ARTHUR IMHAUSEN, CHEMIST AND ENTREPRENEUR

Director of Märkische Seifenindustrie, which subsequently formed the basis of the Evonik site Witten.

* 1885, Gelsenkirchen

† 1951, Witten

Arthur Imhausen's career was from the outset hardly straightforward. After giving up his studies as a food chemist in Berlin, his father applied to the Gelsenkirchen police in 1907 for a permit to allow his son Arthur to work as a "druggist" with poisons; the district medical officer granted him permission to work with dangerous chemicals. In 1911 he founded the "Chemische Fabrik Buer" in partnership with Clemens Stallmeyer, however it was not a commercial success.

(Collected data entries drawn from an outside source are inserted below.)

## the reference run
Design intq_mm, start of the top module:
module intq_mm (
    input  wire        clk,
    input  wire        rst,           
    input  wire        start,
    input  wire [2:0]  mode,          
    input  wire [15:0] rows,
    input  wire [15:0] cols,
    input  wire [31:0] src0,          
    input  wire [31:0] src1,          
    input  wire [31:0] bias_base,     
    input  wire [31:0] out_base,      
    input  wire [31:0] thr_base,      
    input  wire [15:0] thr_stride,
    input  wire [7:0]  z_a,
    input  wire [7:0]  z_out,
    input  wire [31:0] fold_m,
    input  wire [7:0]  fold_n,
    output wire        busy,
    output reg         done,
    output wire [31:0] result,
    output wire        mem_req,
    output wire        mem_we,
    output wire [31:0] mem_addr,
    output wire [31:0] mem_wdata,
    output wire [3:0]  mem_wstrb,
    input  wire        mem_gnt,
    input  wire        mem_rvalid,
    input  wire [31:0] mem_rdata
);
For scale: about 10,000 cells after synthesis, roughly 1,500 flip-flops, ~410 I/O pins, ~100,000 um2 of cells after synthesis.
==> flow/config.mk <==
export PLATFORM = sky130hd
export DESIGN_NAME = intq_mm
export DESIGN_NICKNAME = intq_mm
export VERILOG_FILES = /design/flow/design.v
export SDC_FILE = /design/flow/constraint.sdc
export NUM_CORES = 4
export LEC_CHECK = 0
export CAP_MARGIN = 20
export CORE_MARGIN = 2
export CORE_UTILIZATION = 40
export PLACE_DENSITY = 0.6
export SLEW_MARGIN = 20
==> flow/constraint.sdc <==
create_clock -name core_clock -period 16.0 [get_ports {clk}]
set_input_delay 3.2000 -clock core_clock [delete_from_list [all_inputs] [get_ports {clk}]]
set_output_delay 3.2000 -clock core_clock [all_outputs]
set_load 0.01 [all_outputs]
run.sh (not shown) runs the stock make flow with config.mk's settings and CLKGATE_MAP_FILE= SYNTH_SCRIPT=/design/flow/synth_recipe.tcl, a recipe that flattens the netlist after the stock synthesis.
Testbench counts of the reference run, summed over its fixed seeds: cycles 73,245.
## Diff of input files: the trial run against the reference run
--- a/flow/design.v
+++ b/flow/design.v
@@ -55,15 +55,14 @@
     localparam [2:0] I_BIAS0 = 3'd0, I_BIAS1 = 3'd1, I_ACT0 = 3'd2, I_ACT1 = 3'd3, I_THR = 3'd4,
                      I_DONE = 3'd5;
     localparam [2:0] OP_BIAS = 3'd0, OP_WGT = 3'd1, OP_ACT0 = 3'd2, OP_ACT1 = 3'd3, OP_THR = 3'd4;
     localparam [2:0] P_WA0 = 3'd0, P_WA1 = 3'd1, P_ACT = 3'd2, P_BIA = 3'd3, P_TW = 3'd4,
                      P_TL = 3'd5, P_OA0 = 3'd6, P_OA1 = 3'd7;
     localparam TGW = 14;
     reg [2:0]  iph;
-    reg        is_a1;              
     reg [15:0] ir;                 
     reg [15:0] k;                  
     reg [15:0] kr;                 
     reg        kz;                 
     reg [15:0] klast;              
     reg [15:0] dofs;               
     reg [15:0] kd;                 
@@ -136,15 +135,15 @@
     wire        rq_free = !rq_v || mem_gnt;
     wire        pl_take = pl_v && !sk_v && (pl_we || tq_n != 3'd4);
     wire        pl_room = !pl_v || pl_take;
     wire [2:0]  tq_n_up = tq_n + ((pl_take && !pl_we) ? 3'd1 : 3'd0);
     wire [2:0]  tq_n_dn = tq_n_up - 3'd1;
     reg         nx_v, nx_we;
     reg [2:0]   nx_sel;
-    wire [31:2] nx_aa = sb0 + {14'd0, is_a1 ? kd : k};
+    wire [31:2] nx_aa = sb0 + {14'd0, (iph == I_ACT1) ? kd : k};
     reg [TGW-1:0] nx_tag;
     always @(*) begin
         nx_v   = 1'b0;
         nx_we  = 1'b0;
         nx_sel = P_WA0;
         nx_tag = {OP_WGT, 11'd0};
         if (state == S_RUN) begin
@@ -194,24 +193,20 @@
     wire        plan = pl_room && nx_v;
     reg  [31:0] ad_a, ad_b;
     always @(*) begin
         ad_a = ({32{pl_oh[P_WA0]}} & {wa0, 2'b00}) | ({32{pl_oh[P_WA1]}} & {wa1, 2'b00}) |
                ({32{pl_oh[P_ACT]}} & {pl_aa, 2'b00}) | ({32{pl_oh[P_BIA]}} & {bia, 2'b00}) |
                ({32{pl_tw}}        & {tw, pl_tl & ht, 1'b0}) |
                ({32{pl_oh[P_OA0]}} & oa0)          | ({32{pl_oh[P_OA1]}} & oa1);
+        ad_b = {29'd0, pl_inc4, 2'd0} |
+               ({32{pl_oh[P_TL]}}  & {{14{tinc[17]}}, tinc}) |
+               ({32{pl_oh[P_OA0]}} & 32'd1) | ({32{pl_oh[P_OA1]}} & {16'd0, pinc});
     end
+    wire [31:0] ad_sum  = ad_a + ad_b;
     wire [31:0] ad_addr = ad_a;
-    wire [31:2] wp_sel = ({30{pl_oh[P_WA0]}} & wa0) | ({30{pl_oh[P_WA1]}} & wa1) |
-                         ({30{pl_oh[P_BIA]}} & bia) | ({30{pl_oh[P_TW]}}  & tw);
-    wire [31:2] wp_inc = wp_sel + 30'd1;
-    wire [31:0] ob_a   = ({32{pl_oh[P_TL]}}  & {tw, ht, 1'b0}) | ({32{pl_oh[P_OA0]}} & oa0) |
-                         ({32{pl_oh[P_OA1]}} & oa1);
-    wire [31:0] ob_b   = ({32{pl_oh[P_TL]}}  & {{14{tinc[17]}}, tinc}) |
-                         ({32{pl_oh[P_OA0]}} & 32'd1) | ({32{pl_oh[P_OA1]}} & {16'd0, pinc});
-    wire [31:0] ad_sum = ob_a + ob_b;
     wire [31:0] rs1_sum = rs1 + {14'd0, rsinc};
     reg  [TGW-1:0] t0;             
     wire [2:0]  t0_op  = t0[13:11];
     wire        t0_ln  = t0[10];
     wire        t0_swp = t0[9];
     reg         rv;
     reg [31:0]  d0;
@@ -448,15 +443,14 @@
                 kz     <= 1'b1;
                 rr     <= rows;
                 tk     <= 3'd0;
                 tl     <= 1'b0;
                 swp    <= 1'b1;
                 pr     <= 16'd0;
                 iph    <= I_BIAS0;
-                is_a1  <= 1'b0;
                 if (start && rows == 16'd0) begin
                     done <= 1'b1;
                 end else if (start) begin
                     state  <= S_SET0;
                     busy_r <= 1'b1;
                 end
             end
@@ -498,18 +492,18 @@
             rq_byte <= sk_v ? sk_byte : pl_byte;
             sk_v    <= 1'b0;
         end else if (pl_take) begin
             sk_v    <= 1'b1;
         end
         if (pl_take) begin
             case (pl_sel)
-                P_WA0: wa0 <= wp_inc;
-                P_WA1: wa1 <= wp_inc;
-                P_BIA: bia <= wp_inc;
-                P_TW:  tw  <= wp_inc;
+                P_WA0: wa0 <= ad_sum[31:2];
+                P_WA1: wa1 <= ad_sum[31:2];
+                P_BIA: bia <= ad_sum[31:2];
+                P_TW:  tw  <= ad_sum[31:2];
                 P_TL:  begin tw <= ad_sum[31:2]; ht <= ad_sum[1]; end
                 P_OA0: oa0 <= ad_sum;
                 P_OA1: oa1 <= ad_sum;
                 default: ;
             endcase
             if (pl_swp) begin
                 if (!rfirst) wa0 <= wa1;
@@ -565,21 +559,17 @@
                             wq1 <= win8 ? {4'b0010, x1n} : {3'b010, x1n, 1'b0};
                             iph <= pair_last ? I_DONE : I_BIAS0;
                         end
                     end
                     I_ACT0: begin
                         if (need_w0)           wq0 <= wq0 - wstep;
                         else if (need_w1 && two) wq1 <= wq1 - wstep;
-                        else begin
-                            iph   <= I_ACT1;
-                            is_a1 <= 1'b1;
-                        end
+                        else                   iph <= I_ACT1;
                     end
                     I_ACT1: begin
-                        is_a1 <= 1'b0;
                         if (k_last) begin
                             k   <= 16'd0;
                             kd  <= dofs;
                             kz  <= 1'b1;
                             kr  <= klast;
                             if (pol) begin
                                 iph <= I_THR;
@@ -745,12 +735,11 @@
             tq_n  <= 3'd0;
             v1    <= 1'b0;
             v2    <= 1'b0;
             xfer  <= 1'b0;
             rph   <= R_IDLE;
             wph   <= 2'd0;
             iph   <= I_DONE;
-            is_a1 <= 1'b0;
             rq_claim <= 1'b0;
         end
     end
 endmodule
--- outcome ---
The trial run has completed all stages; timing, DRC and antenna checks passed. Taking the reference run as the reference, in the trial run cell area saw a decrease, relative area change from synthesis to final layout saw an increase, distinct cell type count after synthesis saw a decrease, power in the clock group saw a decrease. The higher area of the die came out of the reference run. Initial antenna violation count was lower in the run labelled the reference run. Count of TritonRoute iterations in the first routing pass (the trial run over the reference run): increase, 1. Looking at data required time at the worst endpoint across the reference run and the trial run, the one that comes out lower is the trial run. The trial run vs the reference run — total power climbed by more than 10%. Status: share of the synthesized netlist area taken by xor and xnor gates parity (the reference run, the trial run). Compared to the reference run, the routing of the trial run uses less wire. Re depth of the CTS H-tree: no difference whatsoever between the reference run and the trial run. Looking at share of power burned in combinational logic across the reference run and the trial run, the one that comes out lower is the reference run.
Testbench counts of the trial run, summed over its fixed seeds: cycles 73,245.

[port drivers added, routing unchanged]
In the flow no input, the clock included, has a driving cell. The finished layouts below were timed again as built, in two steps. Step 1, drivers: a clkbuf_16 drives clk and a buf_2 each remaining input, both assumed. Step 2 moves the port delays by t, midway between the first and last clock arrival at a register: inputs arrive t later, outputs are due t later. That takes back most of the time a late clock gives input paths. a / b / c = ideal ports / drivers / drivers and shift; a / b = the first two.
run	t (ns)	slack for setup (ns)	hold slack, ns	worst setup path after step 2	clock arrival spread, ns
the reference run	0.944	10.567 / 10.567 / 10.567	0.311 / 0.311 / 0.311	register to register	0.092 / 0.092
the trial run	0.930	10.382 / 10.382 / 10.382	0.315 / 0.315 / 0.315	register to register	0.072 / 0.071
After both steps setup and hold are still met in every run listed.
Source: an optimization exercise on an open RTL-to-GDS flow (aim: small area). Production flows keep margins and buffers that such runs may drop.
Where RTL was checked, it was by simulation tests only, not by an equivalence proof against the original.
For runs 3 and 4, only the layout was checked, not whether the RTL still works.
No driver is modelled on the clock port, so clocking that relies on it looks cheaper here than on a real chip.
Power and IR drop assume default switching activity.

==> design/flow/design.v <==
module lmp_rx #(
    parameter T_GUARD = 40,
    parameter T_BIT   = 24,
    parameter CNT_W   = 16
) (
    input  wire             clk,
    input  wire             rst,
    input  wire             line_in,
    input  wire             rpt_ack,
    output wire             busy,
    output wire             out_valid,
    output wire             out_err,
    output wire [1:0]       out_code,
    output wire             out_type,
    output wire [15:0]      out_payload,
    output wire             out_parity,
    output wire [CNT_W-1:0] out_old,
    output wire [CNT_W-1:0] cnt_out
);
    localparam [4:0] T_A = 5'b00111;
    localparam [4:0] T_B = 5'b00110;
    localparam [4:0] S_0 = 5'b10101;
    reg        busy_r;
    reg [4:0]  tmr;
    reg [4:0]  step;
    reg [17:0] sr;
    reg        rp;
    reg [15:0] o_pay;
    reg [15:0] o_old;
    reg        o_type;
    reg        o_par;
    reg        o_perr;
    reg        fresh;
    wire wrap    = ~tmr[0] & tmr[1] & ~tmr[2] & ~tmr[4];      
    wire st1     = step[1] & ~step[2] & step[3];              
    wire st_skip = step[2] & ~step[3] & step[4];              
    wire st_dec  = ~step[0] & step[1] & step[4];              
    wire st_rpt  = step[0] & ~step[1] & step[2] & ~step[4];   
    wire rx      = busy_r & ~st_rpt;
    wire tick    = rx & wrap;
    wire sample  = tick & ~st_skip & ~st_dec;
    wire decode  = tick & st_dec;
    wire ack_rel = busy_r & st_rpt & rpt_ack;
    wire        selp  = ~o_perr & o_type;
    wire        cin   = ~o_perr & ~o_type & ~fresh;
    wire [15:0] diff  = o_pay ^ o_old;
    wire        match = ~|diff;
    wire [16:0] carry;
    assign carry[0] = cin;
    genvar gi;
    generate
        for (gi = 0; gi < 16; gi = gi + 1) begin : g_cnt
            assign carry[gi+1] = carry[gi] & o_old[gi];
        end
    endgenerate
    wire [15:0] cnt = o_old ^ (({16{selp}} & diff) | carry[15:0]);
    always @(posedge clk) begin
        if (!rx)
            tmr <= T_B;
        else if (wrap)
            tmr <= st1 ? T_B : T_A;
        else
            tmr <= {tmr[3:0], ~(tmr[4] ^ tmr[1])};
        if (rst || !busy_r || ack_rel)
            step <= S_0;
        else if (tick)
            step <= {step[3:0], ~(step[4] ^ step[1])};
        if (sample) begin
            sr <= {line_in, sr[17:1]};
            rp <= ~st1 & (rp ^ line_in);
        end
        if (rst)
            busy_r <= 1'b0;
        else if (!busy_r)
            busy_r <= line_in;
        else if (ack_rel)
            busy_r <= 1'b0;
        if (rst) begin
            o_pay  <= 16'd0;
            o_old  <= 16'd0;
            o_type <= 1'b0;
            o_par  <= 1'b0;
            o_perr <= 1'b0;
            fresh  <= 1'b1;
        end else if (decode) begin
            o_pay  <= sr[16:1];
            o_old  <= cnt;
            o_type <= sr[0];
            o_par  <= sr[17];
            o_perr <= rp;
            fresh  <= 1'b0;
        end
    end
    assign busy        = busy_r;
    assign out_valid   = busy_r & st_rpt;
    assign out_code    = {o_perr | (o_type & ~match), o_perr | (o_type & match)};
    assign out_err     = out_code[1];
    assign out_type    = o_type;
    assign out_payload = o_pay;
    assign out_parity  = o_par;
    assign out_old     = o_old;
    assign cnt_out     = cnt;
endmodule
From an optimization exercise on the open Yosys and OpenROAD flow, aimed at small area, a short achievable clock period and few clock cycles per item; shortcuts taken in it are not production practice. Where RTL was checked, it was by simulation tests only, not by an equivalence proof against the original. Power and IR drop assume default switching activity.

== P ==
// pn532_codec
module pn532_codec (
    input  wire       clk,
    input  wire       rst,
    input  wire [7:0] in_data,
    input  wire       in_valid,
    output wire       in_ready,
    output wire [7:0] out_data,
    output wire       out_valid,
    output wire       out_last,
    output wire       out_fault,
    input  wire       out_ready
);
    localparam I_IDLE = 0;    
    localparam I_TAIL = 1;    
    localparam I_LEN  = 2;    
    localparam I_DATA = 3;    
    localparam I_SKIP = 4;    
    localparam I_DPRE = 5;    
    localparam I_DLCS = 6;    
    localparam I_DTFI = 7;    
    localparam I_DRC  = 8;    
    localparam I_DPAY = 9;    
    localparam I_DST  = 10;   
    localparam I_ECMD = 11;   
    localparam I_ELEN = 12;   
    localparam I_EPAY = 13;   
    localparam I_EH1  = 14;   
    localparam I_EH2  = 15;   
    localparam I_EH3  = 16;   
    localparam I_EH4  = 17;   
    localparam I_EH5  = 18;   
    localparam I_EH6  = 19;   
    localparam I_LO   = 20;   
    localparam I_RES  = 21;   
    localparam NS     = 22;
    reg [NS-1:0] st;
    reg [1:0]  mode;
    reg [7:0]  rem;
    reg [15:0] acc;
    reg        f1, f4;
    reg [7:0]  o_data;
    reg        o_valid, o_last, o_fault;
    function [7:0] dec8;
        input [7:0] x;
        integer i;
        reg b;
        begin
            b = 1'b1;
            for (i = 0; i < 8; i = i + 1) begin
                dec8[i] = x[i] ^ b;
                b = b & ~x[i];
            end
        end
    endfunction
    function [8:0] inc2;
        input [7:0] x;
        integer i;
        reg c;
        begin
            inc2[0] = x[0];
            c = 1'b1;
            for (i = 1; i < 8; i = i + 1) begin
                inc2[i] = x[i] ^ c;
  ...
Size in the first run: ~64 flip-flops, roughly 0.0046 sq mm of cells after synthesis.
export LEC_CHECK = 0
export CAP_MARGIN = 20
export CORE_MARGIN = 2
export CORE_UTILIZATION = 40
export SETUP_SLACK_MARGIN = 2.5
export SLEW_MARGIN = 20
create_clock -name core_clock -period 5.0 [get_ports {clk}]
run.sh (not shown) runs the stock make flow with config.mk's settings and CLKGATE_MAP_FILE= SYNTH_SCRIPT=/design/flow/synth_recipe.tcl, a recipe that flattens the netlist after the stock synthesis.
Testbench counts of P, summed over its fixed seeds: cycles 78,497, items 1,920.
The inputs of Q differ from those of P as listed below.
--- a/flow/design.v
+++ b/flow/design.v
@@ -103,43 +103,43 @@
     wire v    = in_valid;
     wire fire = v && in_ready;
     wire m_dcs = (mode == 2'b00);
     wire m_dec = (mode == 2'b11);
     wire inv   = (mode == 2'b10);
     wire [7:0]  cx = acc[7:0] ^ in_data;
     wire [7:0]  ct = {cx[7:4] ^ cx[3:0], cx[3:0]};
     wire [15:0] crc_n = {ct[7:3], ct[2:0] ^ ct[7:5], acc[15:12] ^ ct[4:1],
                          acc[11] ^ ct[0] ^ ct[7], acc[10:8] ^ ct[6:4]};
     wire [7:0] fc     = acc[15:8];
-    wire [7:0] diff   = acc[7:0] - in_data;         
+    wire [7:0] diff   = sub8(acc[7:0], in_data);     
     wire [7:0] rem_m1 = dec8(rem);
     wire [7:0] fc_m1  = dec8(fc);
-    wire [8:0] n_p2   = {1'b0, in_data} + 9'd2;
+    wire [8:0] n_p2   = inc2(in_data);
     wire       ovf    = n_p2[8];
-    reg        r_last;                           
+    wire       r_last = (rem == 8'd3);
     wire       rem2   = (rem == 8'd2);
     wire       lo_z   = (acc[7:0] == 8'h00);
-    reg        fc_1;                             
+    wire       fc_1   = (fc == 8'h01);
     wire       n_z    = (in_data == 8'h00);
     wire       n_lt13 = (in_data < 8'd13);
     wire op_dcs = (in_data == 8'h01);
     wire op_a   = (in_data == 8'h02);
     wire op_b   = (in_data == 8'h03);
     wire op_enc = (in_data == 8'h04);
     wire op_dec = (in_data == 8'h06);
     wire op_st  = (in_data == 8'h7E);
     wire op_rst = (in_data == 8'h7F);
     wire op_len = op_dcs || op_a || op_b || op_dec;
     wire op_ref = !(op_len || op_enc || op_st || op_rst);
-    wire [7:0] rem_q  = dec8({2'b00, rem_m1[7:2]});
-    wire [7:0] rem_m4 = {rem_q[5:0], rem_m1[1:0]};
-    reg  d_inc;
+    wire [7:0] rem_q  = dec8({2'b00, rem[7:2]});
+    wire [7:0] rem_m4 = {rem_q[5:0], rem[1:0]};
+    wire d_inc  = lt8(rem_m4, fc);
     wire d_bad  = !lo_z || (fc[7:1] == 7'd0);
     wire d_fail = d_inc || d_bad;
     wire f_op  = fire && (s_idle || s_tail);
     wire f_len = fire && s_len;
     wire [NS-1:0] st_n;
     assign st_n[I_IDLE] = (s_idle && !fire) || (s_tail && ob_free && !fire) ||
                           (f_op && op_rst) || (f_len && m_dec && n_lt13 && n_z) ||
                           ((s_skip || s_dst) && fire && r_last) ||
                           (s_lo && ob_free && m_dcs) || (s_res && ob_free);
     assign st_n[I_TAIL] = (s_tail && !ob_free) || (s_lo && ob_free && !m_dcs);
@@ -176,21 +176,21 @@
     assign e_const[0] = s_len || s_dtfi || (s_elen && ovf) || s_eh2;
     assign e_const[1] = s_len || (s_dtfi && d_inc) || (s_dst && !lo_z) || (s_res && !mode[0] && f1) || s_eh2;
     assign e_const[2] = s_eh2 || s_eh5 || (s_res && mode[0]);
     assign e_const[3] = s_eh2;
     assign e_const[4] = s_eh2 || s_eh5 || (s_res && !mode[0] && f4);
     assign e_const[5] = s_eh2;
     assign e_const[6] = s_eh2 || s_eh5;
     assign e_const[7] = s_eh2 || s_eh5;
     wire       s_in  = s_drc || s_dpay || s_epay;
     wire [7:0] acc_byte = (({8{s_tail || s_eh6}} & acc[15:8]) | ({8{s_lo}} & acc[7:0])) ^ {8{inv}};
-    wire [7:0] in_byte  = s_drc ? in_data - 8'd1 : in_data;
+    wire [7:0] in_byte  = s_drc ? dec8(in_data) : in_data;
     wire [7:0] e_data = e_const | acc_byte | ({8{s_in}} & in_byte) |
                         ({8{s_eh3}} & rem) | ({8{s_eh4}} & ~rem_m1);
     wire lo_2c   = f_op && op_enc;
     wire lo_init = f_len;
     wire lo_crc  = fire && s_data && !m_dcs;
     wire lo_diff = fire && ((s_data && m_dcs) || (s_dpre && fc_1) || s_dlcs || s_dtfi ||
                             s_drc || s_dpay || s_ecmd || s_epay);
     wire [7:0] lo_iv = (mode == 2'b01) ? 8'h63 : (mode == 2'b10) ? 8'hFF : 8'h00;
     wire [7:0] lo_n = ({8{lo_2c}} & 8'h2C) | ({8{lo_init}} & lo_iv) |
                       ({8{lo_crc}} & crc_n[7:0]) | ({8{lo_diff}} & diff);
@@ -201,28 +201,22 @@
     wire hi_z    = s_eh6 && ob_free;
     wire [7:0] hi_iv = (mode == 2'b01) ? 8'h63 : (mode == 2'b10) ? 8'hFF :
                        (mode == 2'b11) ? 8'h0A : 8'h00;
     wire [7:0] hi_n = ({8{hi_init}} & hi_iv) | ({8{hi_crc}} & crc_n[15:8]) |
                       ({8{hi_in}} & in_data) | ({8{hi_dec}} & fc_m1);
     always @(posedge clk) begin
         if (lo_2c || lo_init || lo_crc || lo_diff)
             acc[7:0] <= lo_n;
         if (hi_init || hi_crc || hi_in || hi_dec || hi_z)
             acc[15:8] <= hi_n;
-        if (fire) begin
-            rem    <= (s_len || s_elen) ? n_p2[7:0] : rem_m1;
-            r_last <= (s_len || s_elen) ? (in_data == 8'd1) : (rem == 8'd4);
-        end
-        if (hi_init || hi_in || hi_dec)
-            fc_1 <= hi_dec ? (fc == 8'd2) : hi_in ? (in_data == 8'd1) : 1'b0;
-        if (s_dlcs)
-            d_inc <= lt8(rem_m4, fc);
+        if (fire)
+            rem <= (s_len || s_elen) ? n_p2[7:0] : rem_m1;
         if (f_op)
             mode <= {op_b || op_dec, !(op_dcs || op_b || op_st)};
         if (emit) begin
             o_data  <= e_data;
             o_last  <= e_last;
             o_fault <= e_fault;
         end
     end
     always @(posedge clk) begin
         if (rst) begin
Looking at power density of the placed cells, Q sits below P. met1 track utilization from global routing was higher in the run labelled Q. Relative to P, the post-route cell area measured on Q has decreased slightly. Q vs P: relative contribution of combinational cells to total power down in Q. Non-clock buffer count (Q vs. P) decreases by a few percent. NOTE: final critical-path share of the clock period in Q exceeds that of P. Q has routed wire length above what P had. Q ended up with acc[6]$_DFFE_PP_ as its capture point of the worst path; P ended up with o_data[6]$_DFFE_PP_. Going from P to Q, the initial core utilization was found to have gone up by 0.70 points.
The RTL of Q was laid out without a check of its function.

## what the ideal ports hide
How much do the figures lean on ideal ports? The routed layouts below were timed once more, with nothing changed but the port constraints.
Step 1 assumes that a clkbuf_16 drives the clock port and a buf_2 every other input.
Step 2 moves the port delays by t, midway between the first and last clock arrival at a register: inputs arrive t later, outputs are due t later. That takes back most of the time a late clock gives input paths.
Slacks: no drivers / after step 1 / after step 2; pairs: no drivers / after step 1.
| run | shift t [ns] | setup WS [ns] | worst register clock-pin slew, ns |
|---|---|---|---|
| P | 0.381 | 2.364 / 2.358 / 1.977 | 0.06 / 0.06 |
| Q | 0.370 | 1.634 / 1.611 / 1.241 | 0.06 / 0.06 |
After both steps setup and hold are still met in every run listed. The setup slack of Q, which loses most, moves by -0.023 ns with the drivers and by -0.393 ns with both steps.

Only when Imhausen, again in partnership with Clemens Stallmeyer, took over the "Märkische Seifenindustrie GmbH" in Witten in 1912, did success gradually arrive. Arthur Imhausen worked in the Märkische Seifenindustrie as the technical director of soap production. He was as well responsible for the company establishing new business areas. During the First World War it produced the delayed explosives dinitrobenzine and hexanitrotriphenylphosphate, enabling it to avoid closure. In the 1920s soap production was expanded, and the brand name "Warta" became famous throughout Germany.

Imhausen's great breakthrough however only came in 1935 after 20 years of research, in the form of a marketable, commercial process for synthesizing fatty acids from paraffin sludge, which is obtained during benzene synthesis using the Fischer-Tropsch process. With these synthetic fatty acids, soaps could, as it were, be produced from coal. Development continued during the Second World War, leading to synthetic margarine production. By strongly supporting the self-sufficiency policy of the National Socialists, Arthur Imhausen, who had a Jewish mother, became one of the leading figures of his time in commerce and industry. In 1937 he finally founded, in partnership with detergent manufacturer Henkel, the Deutsche Fettsäure Werke GmbH, for which IG Farbenindustrie AG also provided patents in this field.

From May 1945 to April 1946 Imhausen was the first post-war president of Bochum's Chamber of Trade and Industry. In 1952 the Münzstrasse in Witten, leading to the Märkische Seifenindustrie oHG, was renamed "Arthur-Imhausen-Strasse". Socially, Imhausen also played a prominent role among fat-chemists. In 1923 he became a founding member of the Kolloid-Gesellschaft and was appointed to its executive board. He was also an executive board member of the Deutsche Gesellschaft für Fettforschung. After changing hands several times, the Märkische Seifenindustrie, built up by Arthur Imhausen, was later acquired by Hüls AG - now the Witten site of Evonik Industries.